Using the data below, gather each line that includes the word "post".

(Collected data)
Content starts

## run 1
## top
module top(
    clk,
    rst_n,
    ifm0,
    ifm1,
    ifm2,
    ifm0_en,
    ifm1_en,
    ifm2_en,
    w0,
    w1,
    w2,
    w0_en,
    w1_en,
    w2_en,
    obf0_rd_en,
    obf1_rd_en,
    obf2_rd_en,
    obf0_empty,
    obf1_empty,
    obf2_empty,
    obf0_full,
    obf1_full,
    obf2_full,
    obf0_err,
    obf1_err,
    obf2_err,
    obf0_out,
    obf1_out,
    obf2_out
);
make LEC_CHECK=0 ABC_AREA=1 CAP_MARGIN=20 CELL_PAD_IN_SITES_DETAIL_PLACEMENT=0 CORE_MARGIN=2 CORE_UTILIZATION=57 CTS_CLUSTER_SIZE=69 HOLD_SLACK_MARGIN=0.07 SETUP_SLACK_MARGIN=0.26 SLEW_MARGIN=20 TNS_END_PERCENT=20 finish   # period 2.88 ns
run.sh (not shown) runs the stock make flow with config.mk's settings and CLKGATE_MAP_FILE=.
Every stage of run 1 finished as expected; the final checks, on the other hand, flagged negative setup slack, which means the layout fails.
Changes in run 2 relative to run 1:
# run 1
export LEC_CHECK = 0
export ABC_AREA = 1
export CAP_MARGIN = 20
export CELL_PAD_IN_SITES_DETAIL_PLACEMENT = 0
export CORE_MARGIN = 2
export CORE_UTILIZATION = 57
export CTS_CLUSTER_SIZE = 69
export HOLD_SLACK_MARGIN = 0.07
export SETUP_SLACK_MARGIN = 0.26
export SLEW_MARGIN = 20
export TNS_END_PERCENT = 20
create_clock -name core_clock -period 2.88 [get_ports {clk}]
# run 2
export LEC_CHECK = 0
export CAP_MARGIN = 20
export CORE_MARGIN = 2
export CORE_UTILIZATION = 30
export PLACE_DENSITY = 0.6
export SLEW_MARGIN = 20
create_clock -name core_clock -period 5.75 [get_ports {clk}]
==> comparison <==
Run 2: PASS, flow complete, no timing, DRC or antenna violations
Run 2 vs. run 1: share of the yosys chip area belonging to registers +2.8 points; sequential share of layout area has increased.
| tightest slew margin relative to the limit | higher: run 1 |
Summary of run 2 over run 1: static power due to leakage now smaller; cell count went down by 13%.
Modified inputs, run 3 compared to run 2
# run 2
export LEC_CHECK = 0
export CAP_MARGIN = 20
export CORE_MARGIN = 2
export CORE_UTILIZATION = 30
export PLACE_DENSITY = 0.6
export SLEW_MARGIN = 20
create_clock -name core_clock -period 5.75 [get_ports {clk}]
# run 3
export LEC_CHECK = 0
export ABC_AREA = 0
export CAP_MARGIN = 20
export CELL_PAD_IN_SITES_DETAIL_PLACEMENT = 0
export CORE_MARGIN = 2
export CORE_UTILIZATION = 60
export CTS_CLUSTER_SIZE = 69
export HOLD_SLACK_MARGIN = 0.07
export SETUP_SLACK_MARGIN = 0.26
export SLEW_MARGIN = 20
export TNS_END_PERCENT = 20
create_clock -name core_clock -period 3.57 [get_ports {clk}]
==> results <==
- Complete run, failing final checks: run 3, reason negative setup slack.
- | number of tap cells added at floorplan | run 3 vs run 2 | 1414 lower |
- Side by side, relative contribution of combinational cells to total power turned out higher in run 3 than in run 2.
- Run 3 against run 2: maximum frequency grew by about 11%, clock skew dropped 0.050 ns, shortest clock period the worst path allows after layout saw a decrease, total power rose about 90%.
- Tally of non-filler cells in the final layout, run 2 and run 3: lower on run 3
- Summary: with run 2 as the reference, number of core rows in run 3 moved down by more than a quarter.
For run 4, these inputs were changed with respect to run 3:
# run 3
export LEC_CHECK = 0
export ABC_AREA = 0
export CAP_MARGIN = 20
export CELL_PAD_IN_SITES_DETAIL_PLACEMENT = 0
export CORE_MARGIN = 2
export CORE_UTILIZATION = 60
export CTS_CLUSTER_SIZE = 69
export HOLD_SLACK_MARGIN = 0.07
export SETUP_SLACK_MARGIN = 0.26
export SLEW_MARGIN = 20
export TNS_END_PERCENT = 20
create_clock -name core_clock -period 3.57 [get_ports {clk}]
# run 4
export LEC_CHECK = 0
export ABC_AREA = 0
export CAP_MARGIN = 20
export CELL_PAD_IN_SITES_DETAIL_PLACEMENT = 0
export CORE_MARGIN = 2
export CORE_UTILIZATION = 72
export CTS_CLUSTER_DIAMETER = 29
export CTS_CLUSTER_SIZE = 69
export HOLD_SLACK_MARGIN = 0.07
export PLACE_DENSITY = 0.79
export SETUP_SLACK_MARGIN = 0.88
export SLEW_MARGIN = 20
export TNS_END_PERCENT = 20
create_clock -name core_clock -period 3.41 [get_ports {clk}]
--- outcome ---
- For run 4, the flow was terminated by a tool error in global routing (5_1_grt) and produced no final design.
- Vertical die dimension, run 4 and run 3, higher one = run 3.
- Taking run 3 over run 4, the post-cts gate resize count ratio works out to 0.47.
- The higher H-tree depth came out of run 4.
- Standard cell core area: higher on run 3
- Taking run 3 as the reference point, the die size of run 4 falls by about 16%.
- Lower buffer count from post-CTS setup fixing goes to run 3 over run 4.

========
top again, from the RTL that the note above started with.
make LEC_CHECK=0 ABC_AREA=1 CAP_MARGIN=10 CORE_ASPECT_RATIO=1.24 CORE_MARGIN=2 CORE_UTILIZATION=47 CTS_CLUSTER_DIAMETER=56 GPL_ROUTABILITY_DRIVEN=1 GPL_TIMING_DRIVEN=0 MAX_ROUTING_LAYER=met4 MIN_ROUTING_LAYER=met2 PLACE_DENSITY=0.6 SETUP_SLACK_MARGIN=1.46 SLEW_MARGIN=10 TNS_END_PERCENT=80 finish   # period 5.0 ns
Change:
Settings changed: ABC_AREA 1 to default, CAP_MARGIN 10 to 20, CORE_ASPECT_RATIO 1.24 to default, CORE_UTILIZATION 47 to 72, CTS_CLUSTER_DIAMETER 56 to default, GPL_ROUTABILITY_DRIVEN 1 to default, GPL_TIMING_DRIVEN 0 to default, MAX_ROUTING_LAYER met4 to default, MIN_ROUTING_LAYER met2 to default, PLACE_DENSITY 0.6 to default, PLACE_DENSITY_LB_ADDON from default to 0.01, SETUP_SLACK_MARGIN 1.46 to default, SLEW_MARGIN 10 to 20, TNS_END_PERCENT 80 to 85.
Clock period 5.0 ns to 4.01 ns, I/O delays scaled along.
After rerunning: With this change the flow ran to the end with violations: negative setup slack; global-route usage goes down by 1.6 points; final cell count decreases by 25%; worst hold slack improves by 0.35 ns; setup slack loses 1.6 ns; clock skew drops by 0.012 ns; area after synthesis drops by 6.4%; via count fell by about 30%.
Change:
Settings changed: ABC_AREA from default to 1, CORE_UTILIZATION 72 to 47, MAX_ROUTING_LAYER from default to met4, PLACE_DENSITY from default to 0.6, PLACE_DENSITY_LB_ADDON 0.01 to default, TNS_END_PERCENT 85 to 80.
Clock period 4.01 ns to 5.0 ns, I/O delays scaled along.
Outcome: The new run went through all stages and came out clean; cell area is lower by 3.2%; via count is lower by 3.3%; hold slack degrades by 0.38 ns; cell count is higher by 27%; area after synthesis is higher by about 7%; clock power is lower by about 20%; worst setup slack improves by 1.2 ns; power is lower by 29%; register-to-register slack improves by 1.2 ns.
Change:
Settings changed: ABC_AREA 1 to default, CORE_UTILIZATION 47 to 70, CTS_CLUSTER_SIZE from default to 42, MAX_ROUTING_LAYER met4 to default, PLACE_DENSITY 0.6 to default, SETUP_SLACK_MARGIN from default to -0.25, TNS_END_PERCENT 80 to default.
Clock period 5.0 ns to 3.72 ns, I/O delays scaled along.
Result: With this change the flow finished with negative setup slack left. Via count came out lower by 0.43%. Hold slack gets better by 0.38 ns. Sequential power came out higher by 29%. Die size came out lower by about 37%. Core utilization came out higher by 34 points. Design area came out higher by about 4%. Setup slack gets worse by 1.3 ns.

========
Starting RTL as in the previous note.
Settings: LEC_CHECK=0, ABC_AREA=0, CAP_MARGIN=20, CELL_PAD_IN_SITES_GLOBAL_PLACEMENT=3, CORE_MARGIN=2, CORE_UTILIZATION=17, CTS_CLUSTER_DIAMETER=252, MIN_ROUTING_LAYER=met1, PLACE_DENSITY=0.65, SETUP_SLACK_MARGIN=-0.5, SLEW_MARGIN=20; clock period 8.24 ns.
The first run finished clean.
Then changed:
- ABC_AREA: 0 -> not set
- CELL_PAD_IN_SITES_GLOBAL_PLACEMENT: 3 -> not set
- CORE_UTILIZATION: 17 -> 40
- CTS_CLUSTER_DIAMETER: 252 -> not set
- MIN_ROUTING_LAYER: met1 -> not set
- PLACE_DENSITY: 0.65 -> 0.6
- SETUP_SLACK_MARGIN: -0.5 -> 0.88
- clock period: 8.24 -> 4.79 ns (I/O delays scaled with it)
Result: Clock-buffer cell count is higher by 1. Combinational power came out higher by well over a third. Setup slack is worse by 2800 ps.
Then changed:
- ABC_AREA: not set -> 1
- CORE_UTILIZATION: 40 -> 72
- CTS_CLUSTER_SIZE: not set -> 58
- PLACE_DENSITY: 0.6 -> not set
- PLACE_DENSITY_LB_ADDON: not set -> 0.01
- SETUP_SLACK_MARGIN: 0.88 -> -0.24
- TNS_END_PERCENT: not set -> 85
- clock period: 4.79 -> 2.69 ns (I/O delays scaled with it)
After rerunning: With this change the flow completed, yet does not pass: negative setup slack. Synthesized cell count climbs by 34%. Sequential share of layout area drops by 3.4 points. Sequential cell count stays the same. Routed wire length climbs by 30%.
Then changed:
- ABC_AREA: 1 -> 0
- CELL_PAD_IN_SITES_DETAIL_PLACEMENT: not set -> 0
- CTS_CLUSTER_SIZE: 58 -> 69
- HOLD_SLACK_MARGIN: not set -> 0.07
- PLACE_DENSITY: not set -> 0.79
- PLACE_DENSITY_LB_ADDON: 0.01 -> not set
- SETUP_SLACK_MARGIN: -0.24 -> -0.19
- TNS_END_PERCENT: 85 -> 100
- clock period: 2.69 -> 3.6 ns (I/O delays scaled with it)
After rerunning: The new run reached the layout checks and failed them: negative setup slack. Die area went down by 6.3%. Count of clock-buffer cells in the layout went down by 20. Setup slack gains 890 ps. Register-to-register slack gains 890 ps. Clock skew is about the same. Wire length went down by 12%. Total power went down by 38%. Clock power went down by 25%. Combinational power went down by 44%. Final cell count went down by 20%.
Then changed:
- ABC_AREA: 0 -> not set
- CELL_PAD_IN_SITES_DETAIL_PLACEMENT: 0 -> not set
- CORE_UTILIZATION: 72 -> 69
- CTS_CLUSTER_SIZE: 69 -> not set
- HOLD_SLACK_MARGIN: 0.07 -> -0.1
- PLACE_DENSITY: 0.79 -> 0.6
- SETUP_SLACK_MARGIN: -0.19 -> not set
- TNS_END_PERCENT: 100 -> not set
- clock period: 3.6 -> 4.1 ns (I/O delays scaled with it)
Now the flow finished with negative hold slack, negative setup slack left.
Fmax goes up by 8.5%.
Critical path depth went down by 3.
Non-clock buffer count drops by 217.
Worst hold slack got worse by 440 ps.
Final cell count drops by 2.3%.
Die area went up by 4.3%.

Content ends

● **SOLUTION BELOW**:
- Taking run 3 over run 4, the post-cts gate resize count ratio works out to 0.47.
- Lower buffer count from post-CTS setup fixing goes to run 3 over run 4.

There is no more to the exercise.